Thank you I appreciate the reply. The provider resource actually takes a string for the variables so I changed it a bit, here’s what I tried based on your example:

variable "physical_encap_blocks" {
  type = map(object({
    from = "vlan-2"
    to   = "vlan-2"
  }))
}

resource "aci_ranges" "Physical-Encap-Block" {
  depends_on = [aci_vlan_pool.Phys-VLAN-Pool]
  for_each = var.physical_encap_blocks
 
  vlan_pool_dn  = aci_vlan_pool.External-VLAN-Pool.id
  _from = each.value.from
  to = each.value.to
}

But Terraform gives me this:

Error: Invalid type specification

  on aci.tf line 67, in variable "physical_encap_blocks":
  67:     from = "vlan-2"

A type specification is either a primitive type keyword (bool, number, string)
or a complex type constructor call, like list(string).

Error: Invalid type specification

  on aci.tf line 68, in variable "physical_encap_blocks":
  68:     to   = "vlan-2"

A type specification is either a primitive type keyword (bool, number, string)
or a complex type constructor call, like list(string).

For reference a successful task that actually creates the resource properly looks like this:

resource "aci_ranges" "External-Encap-Block" {
  depends_on = [
    aci_vlan_pool.External-VLAN-Pool,
  ]
  vlan_pool_dn  = aci_vlan_pool.External-VLAN-Pool.id
  _from = "vlan-101"
  to = "vlan-101"
}

I’m running Terraform version 0.12.25

Hi @aj-cruz,

Terraform is returning this error because "vlan-2" is a value, not a type. The correct way to write the type constraint you intended here would be:

variable "physical_encap_blocks" {
  type = map(object({
    from = string
    to   = string
  }))
}

Thank you, makes sense. So where do I define the actual blocks?
I tried adding:

default = {
from = “vlan-2”
to = “vlan-2”
}

to the variable but I get:

This default value is not compatible with the variable’s type constraint:
element “to”: object required.

Not sure how to provide the blocks and stuff that into the object.

The variable is defined as being a map of objects, rather than just a single object, so the default value must have an extra nesting level to represent the surrounding map. For example:

  default = {
    block1 = {
      from = 2
      to   = 5
    }
    block2 = {
      from = 12
      to   = 15
    }
    block3 = {
      from = 22
      to   = 25
    }
  }

Though the usual reason to declare a variable is if you intend the calling module to override the value, so depending on your goals it might be better to put that in the module block that calls your current module, or in a .tfvars file if you are writing a root module.

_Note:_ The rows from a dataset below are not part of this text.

`src/rtl/fc_layer_sequencer.sv`:
```
// fc_layer_sequencer
//
// Sequences a chain of NUM_LAYERS dense layers. For every neuron it requests
// bias + weights from the DMA engine, steers the shared bus into the ALU and
// strobes the result into that layer's neuron buffer. Weight blocks are
// packed back-to-back: base(l+1) = base(l) + OUT(l)*(IN(l)+1), computed at
// elaboration and wrapped to MEM_ADDRESS_WIDTH.
//
// All outputs are registered: the values assigned while in a state become
// visible on the enabled edge that leaves (or re-evaluates) that state.
//
// Ports
//   clk            clock, rising edge
//   rst            synchronous active-low reset (overrides clk_en)
//   clk_en         advance enable; when low every register holds
//   start          CNN output ready; level in IDLE, rising edge in DONE
//   DMA_read       DMA request active
//   DMA_address    start address of the requested block
//   DMA_count      words requested (1 bias + IN weights)
//   DMA_ready      requested block is on the bus (only honoured in WAIT_DMA)
//   ALU_clear      clear accumulators
//   ALU_en         ALU consume strobe
//   ALU_load       0 = values, 1 = bias/weights, 2 = idle
//   Neuron_en      buffer write select, l = layer l, all-ones = none
//   Neuron_address neuron index being written
//   Bus_datasrc    0 = CNN buffer, l+1 = layer l buffer, all-ones = DMA
//   layer          current layer index
//   done           all layers complete
//   abort          (FC_ABORT_EN only) return to IDLE from any active state
//
// Build option: define FC_ABORT_EN to add the abort port.
//
// state    | meaning
// ---------+------------------------------------------------------------
// IDLE     | waiting for start
// LOAD     | set up the layer's DMA base, input source and clear counter
// WAIT_DMA | waiting for the current neuron's bias+weights block
// ACCUM    | ALU consumes the block
// WRITE    | strobe the result into the layer buffer
// NEXT     | layer finished, advance layer or finish
// DONE     | all layers written, waiting for a fresh start edge

module fc_layer_sequencer #(
    parameter int MEM_ADDRESS_WIDTH   = 16,
    parameter int LAYER_ADDRESS_WIDTH = 7,
    parameter int NUM_LAYERS          = 2,
    parameter logic [NUM_LAYERS*LAYER_ADDRESS_WIDTH-1:0] IN_SIZES  = {7'd84, 7'd120},
    parameter logic [NUM_LAYERS*LAYER_ADDRESS_WIDTH-1:0] OUT_SIZES = {7'd10, 7'd84},
    parameter logic [MEM_ADDRESS_WIDTH-1:0] WEIGHT_BASE = '0,
    localparam int S = $clog2(NUM_LAYERS + 2)
) (
    input  logic                           clk,
    input  logic                           rst,
    input  logic                           clk_en,
    input  logic                           start,
    output logic                           DMA_read,
    output logic [MEM_ADDRESS_WIDTH-1:0]   DMA_address,
    output logic [LAYER_ADDRESS_WIDTH-1:0] DMA_count,
    input  logic                           DMA_ready,
    output logic                           ALU_clear,
    output logic                           ALU_en,
    output logic [1:0]                     ALU_load,
    output logic [S-1:0]                   Neuron_en,
    output logic [LAYER_ADDRESS_WIDTH-1:0] Neuron_address,
    output logic [S-1:0]                   Bus_datasrc,
    output logic [2:0]                     layer,
`ifdef FC_ABORT_EN
    input  logic                           abort,
`endif
    output logic                           done
);

    localparam int MAW = MEM_ADDRESS_WIDTH;
    localparam int LAW = LAYER_ADDRESS_WIDTH;

    typedef enum logic [2:0] {
        IDLE, LOAD, WAIT_DMA, ACCUM, WRITE, NEXT, DONE
    } state_t;

    function automatic logic [NUM_LAYERS*MAW-1:0] calc_bases();
        logic [NUM_LAYERS*MAW-1:0] r;
        logic [MAW-1:0]            b;
        r = '0;
        b = WEIGHT_BASE;
        for (int i = 0; i < NUM_LAYERS; i++) begin
            r[i*MAW +: MAW] = b;
            b = b + MAW'(32'(OUT_SIZES[i*LAW +: LAW]) * (32'(IN_SIZES[i*LAW +: LAW]) + 32'd1));
        end
        return r;
    endfunction

    localparam logic [NUM_LAYERS*MAW-1:0] BASES = calc_bases();

    // Per-layer lookups as explicit muxes over the packed parameters.
    function automatic logic [LAW-1:0] in_of(input logic [2:0] l);
        logic [LAW-1:0] v;
        v = '0;
        for (int i = 0; i < NUM_LAYERS; i++)
            if (l == 3'(i)) v = IN_SIZES[i*LAW +: LAW];
        return v;
    endfunction

    function automatic logic [LAW-1:0] out_of(input logic [2:0] l);
        logic [LAW-1:0] v;
        v = '0;
        for (int i = 0; i < NUM_LAYERS; i++)
            if (l == 3'(i)) v = OUT_SIZES[i*LAW +: LAW];
        return v;
    endfunction

    function automatic logic [MAW-1:0] base_of(input logic [2:0] l);
        logic [MAW-1:0] v;
        v = '0;
        for (int i = 0; i < NUM_LAYERS; i++)
            if (l == 3'(i)) v = BASES[i*MAW +: MAW];
        return v;
    endfunction

    state_t         state_q, state_d;
    logic [LAW-1:0] cnt_q, cnt_d;
    logic           start_q;

    logic           dma_read_d, alu_clear_d, alu_en_d, done_d;
    logic [MAW-1:0] dma_address_d;
    logic [LAW-1:0] dma_count_d, neuron_address_d;
    logic [1:0]     alu_load_d;
    logic [S-1:0]   neuron_en_d, bus_datasrc_d;
    logic [2:0]     layer_d;

    logic [LAW-1:0] in_cur, out_cur;
    logic [MAW-1:0] base_cur;
    logic           last_neuron, last_layer;

    always_comb begin
        in_cur      = in_of(layer);
        out_cur     = out_of(layer);
        base_cur    = base_of(layer);
        last_neuron = (cnt_q == out_cur - LAW'(1));
        last_layer  = (layer == 3'(NUM_LAYERS - 1));
    end

    always_comb begin
        state_d          = state_q;
        cnt_d            = cnt_q;
        dma_read_d       = DMA_read;
        dma_address_d    = DMA_address;
        dma_count_d      = DMA_count;
        alu_clear_d      = ALU_clear;
        alu_en_d         = ALU_en;
        alu_load_d       = ALU_load;
        neuron_en_d      = Neuron_en;
        neuron_address_d = Neuron_address;
        bus_datasrc_d    = Bus_datasrc;
        layer_d          = layer;
        done_d           = done;

        unique case (state_q)
            IDLE: begin
                if (start) begin
                    state_d = LOAD;
                    layer_d = '0;
                end
            end
            LOAD: begin
                alu_clear_d   = 1'b0;
                alu_load_d    = 2'd0;
                bus_datasrc_d = S'(layer);
                dma_read_d    = 1'b1;
                dma_address_d = base_cur;
                dma_count_d   = in_cur + LAW'(1);
                cnt_d         = '0;
                state_d       = WAIT_DMA;
            end
            WAIT_DMA: begin
                // Ends the single-cycle write strobe raised on the WRITE edge.
                neuron_en_d = '1;
                if (DMA_ready) begin
                    alu_en_d         = 1'b1;
                    alu_load_d       = 2'd1;
                    bus_datasrc_d    = '1;
                    neuron_address_d = cnt_q;
                    dma_address_d    = DMA_address + MAW'(in_cur) + MAW'(1);
                    if (last_neuron) dma_read_d = 1'b0;
                    state_d = ACCUM;
                end
            end
            ACCUM: begin
                alu_en_d   = 1'b0;
                alu_load_d = 2'd2;
                state_d    = WRITE;
            end
            WRITE: begin
                neuron_en_d = S'(layer);
                if (last_neuron) begin
                    state_d = NEXT;
                end else begin
                    cnt_d   = cnt_q + LAW'(1);
                    state_d = WAIT_DMA;
                end
            end
            NEXT: begin
                alu_clear_d = 1'b1;
                neuron_en_d = '1;
                if (last_layer) begin
                    done_d        = 1'b1;
                    bus_datasrc_d = S'(NUM_LAYERS);
                    state_d       = DONE;
                end else begin
                    layer_d = layer + 3'd1;
                    state_d = LOAD;
                end
            end
            DONE: begin
                // Only a fresh rising edge restarts; a held start keeps DONE.
                if (start && !start_q) begin
                    done_d  = 1'b0;
                    layer_d = '0;
                    state_d = LOAD;
                end
            end
            default: state_d = IDLE;
        endcase

`ifdef FC_ABORT_EN
        if (abort && state_q != IDLE) begin
            state_d          = IDLE;
            cnt_d            = '0;
            dma_read_d       = 1'b0;
            dma_address_d    = '0;
            dma_count_d      = '0;
            alu_clear_d      = 1'b1;
            alu_en_d         = 1'b0;
            alu_load_d       = 2'd2;
            neuron_en_d      = '1;
            neuron_address_d = '0;
            bus_datasrc_d    = '0;
            layer_d          = '0;
            done_d           = 1'b0;
        end
`endif
    end

    always_ff @(posedge clk) begin
        if (!rst) begin
            state_q        <= IDLE;
            cnt_q          <= '0;
            start_q        <= 1'b0;
            DMA_read       <= 1'b0;
            DMA_address    <= '0;
            DMA_count      <= '0;
            ALU_clear      <= 1'b1;
            ALU_en         <= 1'b0;
            ALU_load       <= 2'd2;
            Neuron_en      <= '1;
            Neuron_address <= '0;
            Bus_datasrc    <= '0;
            layer          <= '0;
            done           <= 1'b0;
        end else if (clk_en) begin
            state_q        <= state_d;
            cnt_q          <= cnt_d;
            start_q        <= start;
            DMA_read       <= dma_read_d;
            DMA_address    <= dma_address_d;
            DMA_count      <= dma_count_d;
            ALU_clear      <= alu_clear_d;
            ALU_en         <= alu_en_d;
            ALU_load       <= alu_load_d;
            Neuron_en      <= neuron_en_d;
            Neuron_address <= neuron_address_d;
            Bus_datasrc    <= bus_datasrc_d;
            layer          <= layer_d;
            done           <= done_d;
        end
    end

endmodule

```
`config.mk`:
```
export PLATFORM = sky130hd
export DESIGN_NAME = fc_layer_sequencer
export DESIGN_NICKNAME = d
export VERILOG_FILES = /design/src/rtl/fc_layer_sequencer.sv
export SDC_FILE = /design/constraint.sdc
export NUM_CORES = 1
export LEC_CHECK = 0
export CAP_MARGIN = 25
export CORE_MARGIN = 2
export CORE_UTILIZATION = 40
export DETAILED_ROUTE_END_ITERATION = 7
export DONT_BUFFER_PORTS = 1
export PLACE_DENSITY_LB_ADDON = 0.05
export SLEW_MARGIN = 20
export SYNTH_ARGS = -nofsm -noshare
export SYNTH_HDL_FRONTEND = slang
export SYNTH_SLANG_ARGS = --single-unit
```
`constraint.sdc`:
```
create_clock -name clk -period 2.7 [get_ports clk]
set_input_delay 0.81 -clock clk [delete_from_list [all_inputs] [get_ports clk]]
set_output_delay 0.81 -clock clk [all_outputs]
set_load 0.05 [all_outputs]
```
# Word-level counts from Yosys, hierarchy flattened
# Cells that the tools add are included.
# totals
ff_bits,54
input_bits,5
word_cells,96
# op_classes
n_addsub,6
eq_ne,15
muxes,34
n_reduce_logical,27
# op_table
op,count
$mux W7,5
$pmux W16 S2,1
$mux W3,8
$pmux W3 S7,1
$add A16 B1 Y16 const B,1
$add A16 B7 Y16,1
$mux W16,1
$reduce_and A4 Y1,4
$reduce_and A3 Y1,5
$add A7 B1 Y7 const B,2
$mux W14,1
$ne A2 B2 Y1 const B,7
$pmux W7 S2,1
$pmux W2 S3,2
$reduce_bool A2 Y1,6
$eq A3 B3 Y1 const B,3
$pmux W3 S3,1
$reduce_bool A3 Y1,3
$pmux W1 S2,4
$eq A7 B7 Y1,1
$sub A7 B1 Y7 const B,1
$eq A3 B1 Y1 const B,2
$eq A3 B2 Y1 const B,2
$logic_not A3 Y1,2
other kinds (9),17

# Depth between registers and ports, before layout
# Gate-level depths: netlist of the first run.
# logic_depth
depth_word,8
mapped_depth,10

# Worst setup path before layout of the first run
# Ideal clock, no wire load.
# synth_path
path_kind,reg2reg
from,register layer[1]
to,register DMA_address[15]
arrival_ns,2.769
required_time_ns,2.630
path_slack_ns,-0.140
path_stages_with_launch,10
n_path_buf,0
synth_period_minus_slack_ns,2.840
path_cell_list,dfxtp_1 > inv_1 > ha_1 > nor3b_1 > ha_1 > o21ai_0 > a32oi_1 > nand2_1 > or4_1 > a21oi_1
# synth_via
elab_chain_len,7
# synth_rtl
item,line,rtl
start: declaration,66,"output logic [2:0] layer,"
start signal: assignment,272,layer <= layer_d;
$logic_not A3 Y1,--,
$mux W7,99,if (l == 3'(i)) v = IN_SIZES[i*LAW +: LAW];
$mux W7 (*),99,
net in_cur[3],130,"logic [LAW-1:0] in_cur, out_cur;"
$add A16 B7 Y16 (*),182,dma_address_d = DMA_address + MAW'(in_cur) + MAW'(1);
$add A16 B1 Y16 (*),182,
$mux W16 (*),177,if (DMA_ready) begin
$pmux W16 S2 (*),157,unique case (state_q)
end signal: assignment,264,DMA_address <= dma_address_d;
end: declaration,57,"output logic [MEM_ADDRESS_WIDTH-1:0] DMA_address,"
# The timed path passes the listed nets; every way through them passes the cells marked *. The select of a mux whose other input is x is not followed.
# A chain may end at the register's enable or synchronous reset.

# Final worst setup path of the first run
# layout_path
from,register layer[0]
to,register DMA_address[15]
# Same word-level chain as after synthesis.

==> summary.md, run 1 <==
| Metric | Value |
|---|---|
| TritonCTS Buffers | 5 |
| Final worst clock skew | 0.01270 ns |
| Final wirelength | 7695 um |
| Clk slew on worst S/H paths | 0.10 ns |
| Vias/cell | 5.717 |
| Setup tns final | 0 ns |
| Vias in the first global route | 2388 |
| Most frequent cells after synthesis | dfxtp_1 (51), nand2_1 (50), a21oi_1 (29) |
| Tightest Pin Transition | 0.7474 ns |
| Highest clock rate | 0.3921 GHz |
| GRT overflow | 0 |
| DIE AREA | 0.007522 mm^2 |
| Initial antenna violation count | 0 |
| Final min period | 2.550 ns |
| Area grow syn2layout | 16.04% |
| Max-Slew Margin vs Limit | 0.4889 |
| Initial Utilization | 0.4074 |
| Setup Buffers After CTS | 0 |
| Starting DRT DRC Count | 116 |
| WHS | 0.4710 ns |
| CTS tree | yes |
| DP Area | 0.003043 mm^2 |
| DP Cell Count | 438 |
| Largest cells by area after synthesis | dfxtp_1 (37%), nand2_1 (6.9%), a21oi_1 (5.3%), ha_1 (4.6%), nor2_1 (3.4%) |
| Met3 WL post-DR | 413 um |
| Post-Syn Area | 0.002738 mm^2 |
| Hold Vio Cnt, Final | 0 |
| Leakage | 1.254 nW |
| # diodes | 0 |
| Top Metal Used | met4 |
| Final cell count without fillers | 446 |
| Layout cells sized above 1 | 0.1612 |
| Dpl ws | -0.02602 ns |
| Req. time, crit path | 2.96 ns |
| CTS sink cnt | 51 |
| Clk root buf | clkbuf_8 |
| Pwr Total | 1.615 mW |
| GP Congestion | 0.9028 |
| Setup-failing EPs final | 0 |
| 1st-pass router iterations | 4 |
| Die Span X | 86.73 um |
| Number of synthesis warnings | 0 |
| Fillers | 701 |
| First-pass GRT wire length | 12380 um |
| Final WS setup | 0.1497 ns |
| Met2 wire length | 3515 um |
| Worst setup path category | register to register |
| Area of the core | 0.006719 mm^2 |
| Pins Over Slew Limit | 0 |
| Share of flip-flops with an asynchronous set or reset | 0 |
| Maximum resistive drop on vdd | 0.2083 mV |
| Largest net degree at the start of global routing | 31 |
| Status | completed |
| Final Util | 0.4728 |
| Die height | 86.73 um |
| Most frequent cell after synthesis | dfxtp_1 |
| IO buf count | 0 |
| Distinct cells, synth | 61 |
| Synth top area share | 0.3729 |
| Max H-tree Level | 2 |
| Yosys reg bits | 51 |
| DP Wirelength | 5612 um |
| CP arrival | 2.81 ns |
| Fraction of the cycle the final worst path needs | 0.9446 |
| Syn_area_per_cell | 8.099 um^2 |
| Ys flop type | dfxtp_1 |
| Wire length per cell | 17.25 um |
| Hold Path Origin | DMA_count[4]$_SDFFE_PN0P_ |
| Critical Path End Type | register |
| GRT Total Usage | 0.2110 |
| Maximum clock path buffer count | 2 |
| Reg-to-Reg Start | layer[0]$_SDFFE_PN0P_ |
| Post-synth EDFFs | 0 |
| Via count | 2550 |
| CTS hold repair buffers | 0 |
| Cell row count | 30 |
| # DRC | 0 |
| Sequential fraction of the synthesis area | 0.3729 |
| Final nets | 380 |
| Crit. Startpoint | layer[0]$_SDFFE_PN0P_ |
| Cell Pwr Density | 508.3 mW/mm^2 |
| Clk_lat worst skew | 0.31 ns |
| Met1 WL | 3665 um |
| Max_cap viols | 0 |
| Critical path launch point type | register |
| Syn nets | 353 |
| Crit-path max FO | 6 |
| I/O Pins | 48 |
| Worst Hold Class | register to register |
| Design Area, Final | 0.003177 mm^2 |
| Synth area leader | dfxtp_1 |
| Post-synthesis instance total | 338 |
| ANT nets after route | 0 |
==> repair_timing <==
item | in CTS | in global routing
pin swaps | 0 | 1
resized for setup | 1 | 3
setup endpoints to repair | 3 | 3
==> where the power goes <==
| group | switching (mW) | total [mW] | internal [mW] |
|---|---|---|---|
| logic | 0.160 | 0.240 | 0.0805 |
| registers | 0.0373 | 0.807 | 0.769 |
| clock network | 0.267 | 0.568 | 0.300 |
==> metal layers <==
metal	up-vias	global-route usage
met2	68	0.3371
li1	1285	-
met4	0	0.06960
met3	10	0.04381
met1	1187	0.2842
met5	-	0
==> flip-flops by register name, summed over array words and instances, names as in the netlist, 2 cells and up <==
register	cells
DMA_address	16
ALU_load	2
Bus_datasrc	2
state_q	3
DMA_count	4
Neuron_address	7
layer	3
Neuron_en	2
cnt_q	7
==> worst paths after layout <==
kind | end | slack [ns] | cells after the start
worst max-delay path | DMA_address[15]$_SDFFE_PN0P_ | 0.15 | 9
worst max register to register | DMA_address[15]$_SDFFE_PN0P_ | 0.15 | 9
worst min-delay path | DMA_count[4]$_SDFFE_PN0P_ | 0.47 | 2
worst min register to register | DMA_count[4]$_SDFFE_PN0P_ | 0.47 | 2
==> logic make-up (layout without fill, tap and decap cells) <==
group                      Yosys count  in the layout  synth area share
and+or+nand+nor                    136            136            0.2445
AOI/OAI and AO/OA                   94             94            0.2322
DFF                                 51             51            0.3729
buffers and inverters               30             58           0.04936
adders and majority gates           10             10           0.04570
xor gates and xnor gates            10             10           0.03199
muxes                                6              6           0.02194
other                                1              1          0.001370
==> cells in the final DEF (no fill, tap or decap), drive strengths merged, types with 6 or more instances in the layout <==
master	count
or4	7
ha	10
inv	10
dfxtp	51
mux2i	6
xor2	6
buf	40
o211ai	9
nand3	17
nor2	26
nor3	7
a21oi	29
nand2	50
clkbuf	6
o21ai	16
==> critical path: stages (launching register included) <==
cell,delay [ns]
dfxtp_2,0.36
inv_1,0.06
ha_1,0.23
o21ba_2,0.27
ha_1,0.31
o21ai_0,0.15
a32oi_1,0.30
nand2_2,0.16
or4_1,0.52
a21oi_1,0.14
==> final cells by class <==
| type | instances | area [um^2] | share of cell area |
|---|---|---|---|
| repair buffers | 40 | 300.3 | 0.09453 |
| well taps | 80 | 100.1 | 0.03151 |
| clock inverters | 2 | 35.03 | 0.01103 |
| inverters | 10 | 37.54 | 0.01182 |
| clock buffers | 6 | 82.58 | 0.02599 |
| flip-flops and latches | 51 | 1023 | 0.3222 |
| multi-input cells | 257 | 1598 | 0.5030 |
Note: power is estimated with default switching activity, not from simulation.
==> run 2: changes to the inputs <==
--- a/config.mk
+++ b/config.mk
@@ -5,7 +5,7 @@
 export SDC_FILE = /design/constraint.sdc
 export NUM_CORES = 1
 export LEC_CHECK = 0
-export CAP_MARGIN = 25
+export CAP_MARGIN = 10
 export CORE_MARGIN = 2
 export CORE_UTILIZATION = 40
 export DETAILED_ROUTE_END_ITERATION = 7
==> results of run 2 <==
No change in the layout: final DEF, timing and power equal those of run 1.
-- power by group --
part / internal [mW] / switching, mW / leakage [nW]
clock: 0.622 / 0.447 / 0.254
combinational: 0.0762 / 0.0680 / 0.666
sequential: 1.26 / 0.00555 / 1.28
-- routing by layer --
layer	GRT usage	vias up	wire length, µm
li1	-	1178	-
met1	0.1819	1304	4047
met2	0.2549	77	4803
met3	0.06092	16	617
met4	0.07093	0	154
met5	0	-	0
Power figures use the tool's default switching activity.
===== config.mk =====
export PLATFORM = sky130hd
export DESIGN_NAME = uart_tx_flat
export DESIGN_NICKNAME = d
export VERILOG_FILES = /design/src/rtl/uart_pkg.sv /design/src/rtl/uart_tx_if.sv /design/src/rtl/uart_tx.sv /design/src/flat_wrapper.sv
export SDC_FILE = /design/constraint.sdc
export NUM_CORES = 1
export LEC_CHECK = 0
export BUFFER_PORTS_ARGS = -buffer_cell sky130_fd_sc_hd__buf_2
export CELL_PAD_IN_SITES_DETAIL_PLACEMENT = 2
export CELL_PAD_IN_SITES_GLOBAL_PLACEMENT = 2
export CORE_AREA = 2 2 50 99
export DETAILED_ROUTE_END_ITERATION = 8
export DIE_AREA = 0 0 52 101
export PLACE_DENSITY = 0.74
export SYNTH_ARGS = -nofsm -noshare
export SYNTH_HDL_FRONTEND = slang
export SYNTH_SLANG_ARGS = --single-unit

===== constraint.sdc =====
create_clock -name clk -period 1.65 [get_ports clk]
set_input_delay 0.0825 -clock clk [delete_from_list [all_inputs] [get_ports clk]]
set_output_delay 0.0825 -clock clk [all_outputs]
set_load 0.01 [all_outputs]

===== src/rtl/uart_pkg.sv =====
// Shared UART definitions: FSM state encoding, oversampling ratio and
// frame-format defaults used by both the transmitter and the receiver.
package uart_pkg;

    // Baud-rate oversampling: s_tick pulses per bit time.
    localparam int OVERSAMPLE = 16;

    // Default frame format: 8 data bits, 1 stop bit (16 ticks).
    localparam int DEF_DBIT    = 8;
    localparam int DEF_SB_TICK = 16;

    // FSM encodings, kept as plain constants so the receiver can reuse them.
    localparam logic [1:0] ST_IDLE  = 2'b00;
    localparam logic [1:0] ST_START = 2'b01;
    localparam logic [1:0] ST_DATA  = 2'b10;
    localparam logic [1:0] ST_STOP  = 2'b11;

    typedef enum logic [1:0] {
        IDLE  = ST_IDLE,
        START = ST_START,
        DATA  = ST_DATA,
        STOP  = ST_STOP
    } state_t;

    // Terminal value of the 5-bit tick counter for an interval of `ticks`.
    function automatic logic [4:0] last_tick(input int ticks);
        return 5'(ticks - 1);
    endfunction

endpackage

Awesome that did it thank you! I thought I had tried that structure but I think I was using it with a different approach (not with map). I’ve been trying so much stuff to get this to work.
I’m a network engineer, I have no problem picking up networking syntax, I’ve been working with Python for the past few years with no problem, but for some reason this Terraform syntax is kicking my butt. It’s like hieroglyphics to me, the map function is especially confusing to me.